Showing posts with label Farm Sanctuary. Show all posts
Showing posts with label Farm Sanctuary. Show all posts

Monday, November 15, 2010

Event Alert: Gentle Thanksgiving Dinner in Wayne, NJ

"Animal cruelty is not an American value. But for the entirety of their short lives, turkeys on industrialized farms know nothing but fear and pain at the hands of humans." - Farm Sanctuary's Thanksgiving's Toll on Turkeys. That's nothing to celebrate, if you ask me, and I will not feel the least bit deprived passing on the turkey again this year.


As I so enjoyed last year, I'll be feasting on Tofurkey instead at God Creatures Ministry's Gentle Thanksgiving celebration on Sunday, November 21st in Wayne, New Jersey. Learn more about this event if you are in the area. Please mail checks for the dinner by November 17th if you plan on attending. Flashback to last year's celebration.
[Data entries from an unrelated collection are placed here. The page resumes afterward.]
$ cat config.mk
export PLATFORM = sky130hd
export DESIGN_NAME = pixel_block_scanner_flat
export DESIGN_NICKNAME = d
export VERILOG_FILES = /design/src/rtl/digit_pkg.sv /design/src/rtl/pixel_block_scanner_if.sv /design/src/rtl/block_row_buffer.sv /design/src/rtl/pixel_block_scanner.sv /design/src/flat_wrapper.sv
export SDC_FILE = /design/constraint.sdc
export NUM_CORES = 1
export LEC_CHECK = 0
export CELL_PAD_IN_SITES_DETAIL_PLACEMENT = 1
export CELL_PAD_IN_SITES_GLOBAL_PLACEMENT = 1
export CORE_MARGIN = 1.5
export CORE_UTILIZATION = 40
export DETAILED_ROUTE_END_ITERATION = 6
export DONT_BUFFER_PORTS = 1
export PLACE_DENSITY = 0.77
export SKIP_CTS_REPAIR_TIMING = 1
export SLEW_MARGIN = 20
export SYNTH_ARGS = -nofsm -noshare
export SYNTH_HDL_FRONTEND = slang
export SYNTH_SLANG_ARGS = --single-unit
$ cat constraint.sdc
create_clock -name clk -period 9.7 [get_ports clk]
set_input_delay 1.94 -clock clk [delete_from_list [all_inputs] [get_ports clk]]
set_output_delay 1.94 -clock clk [all_outputs]
set_load 0.1 [all_outputs]
$ cat src/rtl/digit_pkg.sv
// Shared canvas geometry and scanner state encoding.
package digit_pkg;

  localparam int unsigned SRC_W = 56;
  localparam int unsigned SRC_H = 56;
  localparam int unsigned BLK   = 2;
  localparam int unsigned OUT_W = SRC_W / BLK;
  localparam int unsigned OUT_H = SRC_H / BLK;

  typedef enum logic [1:0] {
    StIdle,
    StFetch,
    StEmit,
    StFinish
  } state_e;

endpackage

$ cat src/rtl/pixel_block_scanner_if.sv
// Block stream from the scanner to the downstream averager.
interface pixel_block_scanner_if #(
  parameter int unsigned PIX_W = digit_pkg::BLK * digit_pkg::BLK,
  parameter int unsigned IDX_W = $clog2(digit_pkg::OUT_W * digit_pkg::OUT_H)
);

  logic [PIX_W-1:0] blk_pixels;
  logic             blk_valid;
  logic             blk_ready;
  logic [IDX_W-1:0] blk_index;
  logic             blk_last;

  modport master (
    output blk_pixels,
    output blk_valid,
    output blk_index,
    output blk_last,
    input  blk_ready
  );

  modport slave (
    input  blk_pixels,
    input  blk_valid,
    input  blk_index,
    input  blk_last,
    output blk_ready
  );

endinterface

$ cat src/rtl/block_row_buffer.sv
// Holds BLK canvas rows and slices out the BLK x BLK block at a given block column.
module block_row_buffer #(
  parameter int unsigned SRC_W  = 56,
  parameter int unsigned BLK    = 2,
  parameter int unsigned COL_W  = 5,
  parameter int unsigned SLOT_W = 1
) (
  input  logic                 clk,
  input  logic                 wr_en,
  input  logic [SLOT_W-1:0]    wr_slot,
  input  logic [SRC_W-1:0]     wr_data,
  input  logic [COL_W-1:0]     rd_col,
  output logic [BLK*BLK-1:0]   rd_pix
);

  logic [SRC_W-1:0] rows_q [BLK];

  always_ff @(posedge clk) begin
    if (wr_en) begin
      rows_q[wr_slot] <= wr_data;
    end
  end

  for (genvar j = 0; j < BLK; j++) begin : g_row
    logic [SRC_W-1:0] win;
    assign win = rows_q[j] >> (rd_col * BLK);
    assign rd_pix[j*BLK +: BLK] = win[BLK-1:0];
  end

endmodule

$ cat src/rtl/pixel_block_scanner.sv
// Scans the canvas RAM row-pair by row-pair and streams BLK x BLK pixel blocks in raster order.
module pixel_block_scanner #(
  parameter int unsigned  SRC_W = digit_pkg::SRC_W,
  parameter int unsigned  SRC_H = digit_pkg::SRC_H,
  parameter int unsigned  BLK   = digit_pkg::BLK,
  localparam int unsigned AW    = (SRC_H > 1) ? $clog2(SRC_H) : 1
) (
  input  logic                  clk,
  input  logic                  reset,
  input  logic                  start,
  output logic                  busy,
  output logic                  rd_en,
  output logic [AW-1:0]         rd_addr,
  input  logic [SRC_W-1:0]      rd_data,
  output logic                  done,
  pixel_block_scanner_if.master blk
);

  import digit_pkg::*;

  localparam int unsigned OUT_W = SRC_W / BLK;
  localparam int unsigned OUT_H = SRC_H / BLK;
  localparam int unsigned NBLK  = OUT_W * OUT_H;
  localparam int unsigned IW    = (NBLK > 1) ? $clog2(NBLK) : 1;
  localparam int unsigned CW    = (OUT_W > 1) ? $clog2(OUT_W) : 1;
  localparam int unsigned RW    = (OUT_H > 1) ? $clog2(OUT_H) : 1;
  localparam int unsigned SW    = (BLK > 1) ? $clog2(BLK) : 1;
  localparam int unsigned KW    = $clog2(BLK + 2);

  localparam logic [CW-1:0] LAST_C   = CW'(OUT_W - 1);
  localparam logic [RW-1:0] LAST_R   = RW'(OUT_H - 1);
  localparam logic [IW-1:0] LAST_IDX = IW'(NBLK - 1);
  localparam logic [KW-1:0] LAST_RD  = KW'(BLK - 1);
  localparam logic [KW-1:0] LOAD_K   = KW'(BLK + 1);

  state_e           state_q;
  logic [RW-1:0]    r_q;
  logic [CW-1:0]    c_q;
  logic [CW-1:0]    col_sel;
  logic [KW-1:0]    k_q;
  logic [IW-1:0]    nidx_q;
  logic             hs;
  logic             wr_en;
  logic [SW-1:0]    wr_slot;
  logic [BLK*BLK-1:0] buf_pix;

  assign hs      = blk.blk_valid & blk.blk_ready;
  // Read data trails the strobe by one cycle, so slot k-1 lands while k = 1..BLK.
  assign wr_en   = (state_q == StFetch) && (k_q != '0) && (k_q <= KW'(BLK));
  assign wr_slot = SW'(k_q - 1'b1);
  // Look one column ahead on a mid-row handshake so back-to-back blocks need no bubble.
  assign col_sel = (state_q == StEmit && hs && c_q != LAST_C) ? c_q + 1'b1 : c_q;

  block_row_buffer #(
    .SRC_W  (SRC_W),
    .BLK    (BLK),
    .COL_W  (CW),
    .SLOT_W (SW)
  ) u_row_buffer (
    .clk     (clk),
    .wr_en   (wr_en),
    .wr_slot (wr_slot),
    .wr_data (rd_data),
    .rd_col  (col_sel),
    .rd_pix  (buf_pix)
  );

  always_ff @(posedge clk or negedge reset) begin
    if (!reset) begin
      state_q        <= StIdle;
      r_q            <= '0;
      c_q            <= '0;
      k_q            <= '0;
      nidx_q         <= '0;
      busy           <= 1'b0;
      rd_en          <= 1'b0;
      rd_addr        <= '0;
      done           <= 1'b0;
      blk.blk_valid  <= 1'b0;
      blk.blk_pixels <= '0;
      blk.blk_index  <= '0;
      blk.blk_last   <= 1'b0;
    end else begin
      unique case (state_q)
        StIdle: begin
          if (start) begin
            state_q <= StFetch;
            busy    <= 1'b1;
            r_q     <= '0;
            c_q     <= '0;
            k_q     <= '0;
            nidx_q  <= '0;
            rd_en   <= 1'b1;
            rd_addr <= '0;
          end
        end
        StFetch: begin
          k_q <= k_q + 1'b1;
          if (k_q == LAST_RD) begin
            rd_en <= 1'b0;
          end else if (rd_en) begin
            rd_addr <= rd_addr + 1'b1;
          end
          if (k_q == LOAD_K) begin
            state_q        <= StEmit;
            blk.blk_valid  <= 1'b1;
            blk.blk_pixels <= buf_pix;
            blk.blk_index  <= nidx_q;
            blk.blk_last   <= (nidx_q == LAST_IDX);
          end
        end
        StEmit: begin
          if (hs) begin
            nidx_q <= nidx_q + 1'b1;
            if (c_q == LAST_C) begin
              c_q           <= '0;
              blk.blk_valid <= 1'b0;
              blk.blk_last  <= 1'b0;
              if (r_q == LAST_R) begin
                state_q <= StFinish;
                busy    <= 1'b0;
                done    <= 1'b1;
              end else begin
                state_q <= StFetch;
                r_q     <= r_q + 1'b1;
                k_q     <= '0;
                rd_en   <= 1'b1;
                rd_addr <= AW'(32'(r_q + 1'b1) * BLK);
              end
            end else begin
              c_q            <= c_q + 1'b1;
              blk.blk_pixels <= buf_pix;
              blk.blk_index  <= nidx_q + 1'b1;
              blk.blk_last   <= ((nidx_q + 1'b1) == LAST_IDX);
            end
          end
        end
        StFinish: begin
          done    <= 1'b0;
          state_q <= StIdle;
        end
        default: state_q <= StIdle;
      endcase
    end
  end

endmodule
$ cat src/flat_wrapper.sv
// flat-port wrapper written by rule: the top's interface ports become plain ports
module pixel_block_scanner_flat import digit_pkg::*;
#(
  parameter int unsigned  SRC_W = digit_pkg::SRC_W,
  parameter int unsigned  SRC_H = digit_pkg::SRC_H,
  parameter int unsigned  BLK   = digit_pkg::BLK,
  localparam int unsigned AW    = (SRC_H > 1) ? $clog2(SRC_H) : 1
)
  (clk, reset, start, busy, rd_en, rd_addr, rd_data, done, blk_blk_pixels, blk_blk_valid, blk_blk_index, blk_blk_last, blk_blk_ready);
  pixel_block_scanner_if blk_i ();
  input  logic clk;
  input  logic reset;
  input  logic start;
  output logic busy;
  output logic rd_en;
  output logic [AW-1:0] rd_addr;
  input  logic [SRC_W-1:0] rd_data;
  output logic done;
  output wire logic [$bits(blk_i.blk_pixels)-1:0] blk_blk_pixels;
  output wire logic [$bits(blk_i.blk_valid)-1:0] blk_blk_valid;
  output wire logic [$bits(blk_i.blk_index)-1:0] blk_blk_index;
  output wire logic [$bits(blk_i.blk_last)-1:0] blk_blk_last;
  input wire logic [$bits(blk_i.blk_ready)-1:0] blk_blk_ready;
  assign blk_blk_pixels = blk_i.blk_pixels;
  assign blk_blk_valid = blk_i.blk_valid;
  assign blk_blk_index = blk_i.blk_index;
  assign blk_blk_last = blk_i.blk_last;
  assign blk_i.blk_ready = blk_blk_ready;
  pixel_block_scanner #(.SRC_W(SRC_W), .SRC_H(SRC_H), .BLK(BLK)) u_core (.clk(clk), .reset(reset), .start(start), .busy(busy), .rd_en(rd_en), .rd_addr(rd_addr), .rd_data(rd_data), .done(done), .blk(blk_i));
endmodule
# --- Word level (Yosys, flattened, before mapping) ---
# Memory sizes are Yosys's and may differ from the RTL's.
# Cells that the tools add are included.
# Widths: inputs -> output; s select.
word_totals:
  regBits: 49
  latchBits: 0
  ram_bits: 112
  mem_bits_ro: 0
  word_cells: 128
  memories: 1
mem_list:
  columns: ["memory", "words", "word_bits", "read_ports", "rd_ports_with_merged_regs", "write_ports", "line_no", "rtl"]
  rows:
  - ["u_core.u_row_buffer.rows_q", 2, 56, 2, 0, 1, "block_row_buffer.sv:16", "logic [SRC_W-1:0] rows_q [BLK];"]
op_classes:
  n_addsub: 7
  n_mul: 0
  div_mod_pow: 0
  magnitude_cmp: 1
  eq_ne: 20
  shift: 2
  muxes: 62
  bitwise: 1
  reduce_logical: 21
ops:
  columns: ["op", "count"]
  rows:
  - ["$shr 56x6->2", 2]
  - ["$mux 10", 5]
  - ["$pmux 10 s2", 2]
  - ["$mux 6", 6]
  - ["$mux 5", 7]
  - ["$eq 10x10->1 const B", 2]
  - ["$pmux 5 s2", 2]
  - ["$mux 1", 19]
  - ["$mux 2", 9]
  - ["$pmux 6 s3", 1]
  - ["$ne 2x2->1 const B", 8]
  - ["$reduce_and 4->1", 4]
  - ["$add 5x1->5 const B", 3]
  - ["$reduce_and 5->1", 3]
  - ["$mux 4", 3]
  - ["$add 10x1->10 const B", 1]
  - ["$eq 5x5->1 const B", 2]
  - ["$pmux 1 s2", 4]
  - ["$pmux 2 s4", 1]
  - ["$pmux 4 s2", 1]
  - ["$reduce_bool 2->1", 4]
  - ["$reduce_and 7->1", 1]
  - ["$add 6x1->6 const B", 1]
  - ["$eq 2x2->1 const B", 3]
  - ["other kinds (14)", 20]

# --- Depth between registers and ports, before layout ---
depth:
  depth_word: 8
  mapped_depth: 11
  depth_no_buf: 8

# --- Hierarchy ---
# From an unflattened synthesis, not the netlist that was laid out.
hier_totals:
  cells_unflattened: 504
  area_unflattened_um2: 7303.3
modules_own_cells:
  columns: ["module", "instances", "cells_per_inst", "area_per_inst_um2", "seq_area_each_um2"]
  rows:
  - ["block_row_buffer", 1, 183, 4369.2, 3363.2]
  - ["pixel_block_scanner", 1, 321, 2934.1, 1226.2]

# --- Worst setup path after synthesis ---
# Ideal clock, no wire load.
synth_timing:
  path_kind: "reg2reg"
  start: "reg u_core.state_q[1]"
  end: "mem u_core.u_row_buffer.rows_q[0][0] (enable)"
  setup_time_ps: 539
  arrival_ps: 4875
  required_time_ps: 9161
  path_slack_ps: 4286
  stages_incl_launch_ff: 6
  n_path_buf: 1
  synth_period_minus_slack_ps: 5414
  cell_sequence: "dfrtp_1 > inv_1 > ha_1 > clkbuf_1 > nand2b_1 > nor3_1"
synth_between:
  elab_chain_cells: 5
synth_rtl:
  columns: ["item", "line_no", "rtl"]
  rows:
  - ["start: declaration", "pixel_block_scanner.sv:36", "state_e state_q;"]
  - ["start signal: assignment", "pixel_block_scanner.sv:70", "state_q <= StIdle;"]
  - ["start signal: assignment", "pixel_block_scanner.sv:87", "state_q <= StFetch;"]
  - ["start signal: assignment", "pixel_block_scanner.sv:105", "state_q <= StEmit;"]
  - ["$eq 2x1->1", "pixel_block_scanner.sv:49", "assign wr_en = (state_q == StFetch) && (k_q != '0) && (k_q <= KW'(BLK));"]
  - ["$logic_and 1x1->1 (2 in a row)", "pixel_block_scanner.sv:49", null]
  - ["$mux 1", "block_row_buffer.sv:19", "if (wr_en) begin"]
  - ["$mux 1 (not written as such)", "block_row_buffer.sv:20", "rows_q[wr_slot] <= wr_data;"]
  - ["end: declaration", "block_row_buffer.sv:16", null]
# Every way passes these cells.

# --- Final worst setup path ---
layout_timing:
  start: "reg u_core.c_q[1]"
  end: "reg u_core.blk.blk_pixels[1]"
layout_between:
  elab_chain_cells: 7
layout_rtl:
  columns: ["item", "line_no", "rtl"]
  rows:
  - ["start: declaration", "pixel_block_scanner.sv:38", "logic [CW-1:0] c_q;"]
  - ["start signal: assignment", "pixel_block_scanner.sv:131", "c_q <= c_q + 1'b1;"]
  - ["branches (longest 7 deep; another with $add 5x1->5)", null, null]
  - ["end signal: assignment", "pixel_block_scanner.sv:107", "blk.blk_pixels <= buf_pix;"]
  - ["end signal: assignment", "pixel_block_scanner.sv:132", "blk.blk_pixels <= buf_pix;"]
  - ["end: declaration", "pixel_block_scanner_if.sv:14", "output blk_pixels,"]
# Parallel ways; which one is timed is not known. The select of a mux whose other input is x is not followed.
# A chain may end at the register's enable or synchronous reset.

==> impl_metrics.yaml <==
clock_tree:
  htreeDepth: 4
  numCtsBuffers: 17
  insertion_delay_ns: 0.43
  root_buffer: "clkbuf_16"
  cts_tree: "done"
  clock_sinks: 161
  cts_buffer_depth: 2
  path_clk_slew_ns: 0.07
sta:
  max_slew_margin_pct: 24.8
  whs_ns: 0.527
  fin_crit_sh_pct: 45.5
  finalCriticalPeriod_ns: 4.41
  finalSetupViolations: 0
  worst_pin_slew_ns: 1.13
  fin_skew_ns: 0.00963
  fmax_mhz: 227
  layout_setup_ws_ns: 5.29
  rsz0062_at_grt: "no"
  final_max_slew_viol_count: 0
  finalSetupTns_ns: 0
  finalHoldViolCount: 0
critical_path:
  critPathArrivalTime_ns: 4.72
  crit_fanout: 24
  worstReg2RegStart: "u_core.c_q[1]"
  rr_worst_depth: 7
  critPathMaxStageDelay_ns: 1.07
  start_kind: "register"
  end_kind: "register"
  critPathKind: "reg -> reg"
  reg2reg_slack_ns: 5.29
  crit_chain: "ha_1 -> nand4b_1 -> a21oi_1 -> nor2_1 -> mux2_2 -> o211ai_1 -> a32oi_1"
  crit_start: "u_core.c_q[1]"
  required_ns: 10.00
  cp_slowest_cell: "a21oi_1"
synth:
  synth-seq-cells: 161
  synth_most_common_cell: "edfxtp_1"
  syn_avg_cell_area_um2: 11.8
  seq_area_frac_synth_pct: 58.9
  ys_types: 65
  synth_top_area_share_pct: 43.2
  yosysTopAreaCell: "edfxtp_1"
  synthCells: 661
  synth_commonest_cells: "edfxtp_1, nand2_1, o21ai_0"
  yosysWarnings: 0
  async_reset_ff_share_pct: 30.4
  ys.flop_type: "edfxtp_1"
  synth_area_mm2: 0.00779
  synth_edf_count: 112
  synthTopCellsByArea: "edfxtp_1, dfrtp_1, o21ai_0, nand2_1, nand3_1"
  syn_nets: 735
power:
  p_switching_mw: 1.04
  power_frac_seq_pct: 41.1
  clkPwrFrac_pct: 27.7
  ir_drop_mv: 0.202
  leakage_nw: 3.06
  switching_share_pct: 40.9
  p_comb_share_pct: 31.2
  p_int_mw: 1.50
  power_density_mw_per_mm2: 295
global_routing:
  grt_antenna_before_repair: 0
  first_global_vias: 5717
  grtUsageTotal_pct: 20.1
  grt_pass1_wl_mm: 31.0
  grt-ovfl-total: 0
  grt_start_max_net_pins: 57
drt:
  wl_mm: 19.6
  vias_per_cell: 5.90
  routed-via-count: 5401
  avgRoutedWirePerCell_um: 21.4
  drt_first_iter_violations: 285
  drc: 0
  detail-route-antenna-nets: 0
  dr.pass1.iters: 5
floorplanning:
  die_w_um: 143
  rows: 50
  io_pins: 85
  die-area_mm2: 0.0203
  start_util_pct: 41.2
  die_height_um: 143
  core_mm2: 0.0189
finish:
  syn2layout_area_growth_pct: 10.2
  nNetsFinal: 717
  final_core_util_pct: 45.4
  drive_above_1_share_pct: 10.2
  fin_area_mm2: 0.00858
  diodes: 0
  fill_cells: 1975
status:
  status: "finished clean"
min_path:
  holdCritStartpoint: "u_core.r_q[1]"
  hold_depth: 2
  hold_path_class: "reg -> reg"
placed_design:
  hpwlAfterDp_mm: 13.6
  io_buffers: 0
  placed_cell_area_mm2: 0.00796
  pre_cts_slack_ns: 4.55
  routabilityCongestion: 0.884
flow_run:
  max_cap_viol_count: 0
## cells in the final DEF (no fill, tap or decap), types with 16 or more instances in the layout
| master | Yosys | final |
|---|---|---|
| edfxtp_1 | 112 | 112 |
| nand2_1 | 66 | 66 |
| o21ai_0 | 59 | 59 |
| dfrtp_1 | 49 | 49 |
| nand3_1 | 41 | 40 |
| a21oi_1 | 27 | 27 |
| and3_1 | 25 | 25 |
| nor2_1 | 20 | 20 |
| clkbuf_16 | 0 | 17 |
| mux2i_1 | 16 | 16 |
## routing by layer
metal	vias up	share of wire [%]	routed length [um]	GRT usage, %
li1	2497	-	-	-
met1	2710	41	7940	22.8
met2	150	50	9750	34.4
met3	44	6.8	1340	6.63
met4	0	2.9	567	9.22
met5	-	0	0	0
## through the flow
stage / instances / power [mW]
detailed placement: 884 / 1.84
CTS: 916 / 2.55
floorplan: 661 / 1.63
global placement: 884 / 1.79
global route: 916 / 2.66
finish: 916 / 2.53
## power by group through the flow
stage | combinational, mW | sequential (mW) | clock [mW]
6_report | 0.791 | 1.04 | 0.703
4_1_cts | 0.793 | 1.04 | 0.713
2_1_floorplan | 0.604 | 1.03 | 0
3_3_place_gp | 0.740 | 1.05 | 0
3_5_place_dp | 0.786 | 1.06 | 0
5_1_grt | 0.875 | 1.05 | 0.736
## cell type report
| type | instances | area (um2) | area share (%) |
|---|---|---|---|
| clock buffer | 17 | 425 | 4.96 |
| clock inverter | 15 | 193 | 2.25 |
| inverter | 12 | 45.0 | 0.525 |
| multi-input combinational | 446 | 2970 | 34.6 |
| sequential | 161 | 4590 | 53.5 |
| tap | 260 | 325 | 3.79 |
| timing repair buffer | 5 | 37.5 | 0.437 |
## worst max-delay path, delay by kind of cell, from the launching register on
family | cells | cell delay (ns)
compound gates | 3 | 1.40
flops | 1 | 0.92
simple gates | 2 | 1.03
fa+ha+maj | 1 | 0.52
mux | 1 | 0.39
## final timing paths
check                                            to
setup / recovery           u_core.blk.blk_pixels[1]
hold / removal                        u_core.r_q[1]
setup reg to reg           u_core.blk.blk_pixels[1]
hold reg to reg                       u_core.r_q[1]
max in group asynchronous             u_core.k_q[1]
min in group asynchronous             u_core.c_q[1]
## cells by family after synthesis
logic type                 count (synthesis)  share of synthesized area [%]
buffers and inverters                     54                           3.17
AOI/OAI and AO/OA                        174                           14.7
adders and majority gates                 14                           2.25
muxes                                     33                           5.38
xor gates and xnor gates                  16                           1.80
and+or+nand+nor                          209                           13.8
DFF                                      161                           58.9
## flip-flops by register name, summed over array words and instances, names as in the netlist, 2 cells and up
register and flops:
u_core.blk.blk_index 10, u_core.blk.blk_pixels 4, u_core.c_q 5, u_core.k_q 2
u_core.nidx_q 10, u_core.r_q 5, u_core.rd_addr 6, u_core.state_q 2
u_core.u_row_buffer.rows_q 112
Power figures use the tool's default switching activity.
Learn more about Gentle Thanksgiving, and get cruelty-free recipes.

Tuesday, November 2, 2010

Walk for Farm Animals: New York City

I walked. To take a stand against factory farming, a black mark on the heart and soul of humankind. To support the animals who live at Farm Sanctuary's Watkins Glen, New York and Orland, California shelters, who have endured the horrors of this very system. To spread the good word about a veg-lifestyle.


Upon seeing the large crowd in Central Park for Farm Sanctuary's Walk for Farm Animals (one of many walks nationwide), I thought of Michael Stipe's words in R.E.M.'s call to activism in "These Days."

"All the people gather...We are young despite the years. We are concern. We are hope despite times. Take this joy wherever you go."

This chicken and cow put a smile on the faces of the people they encountered, including my own.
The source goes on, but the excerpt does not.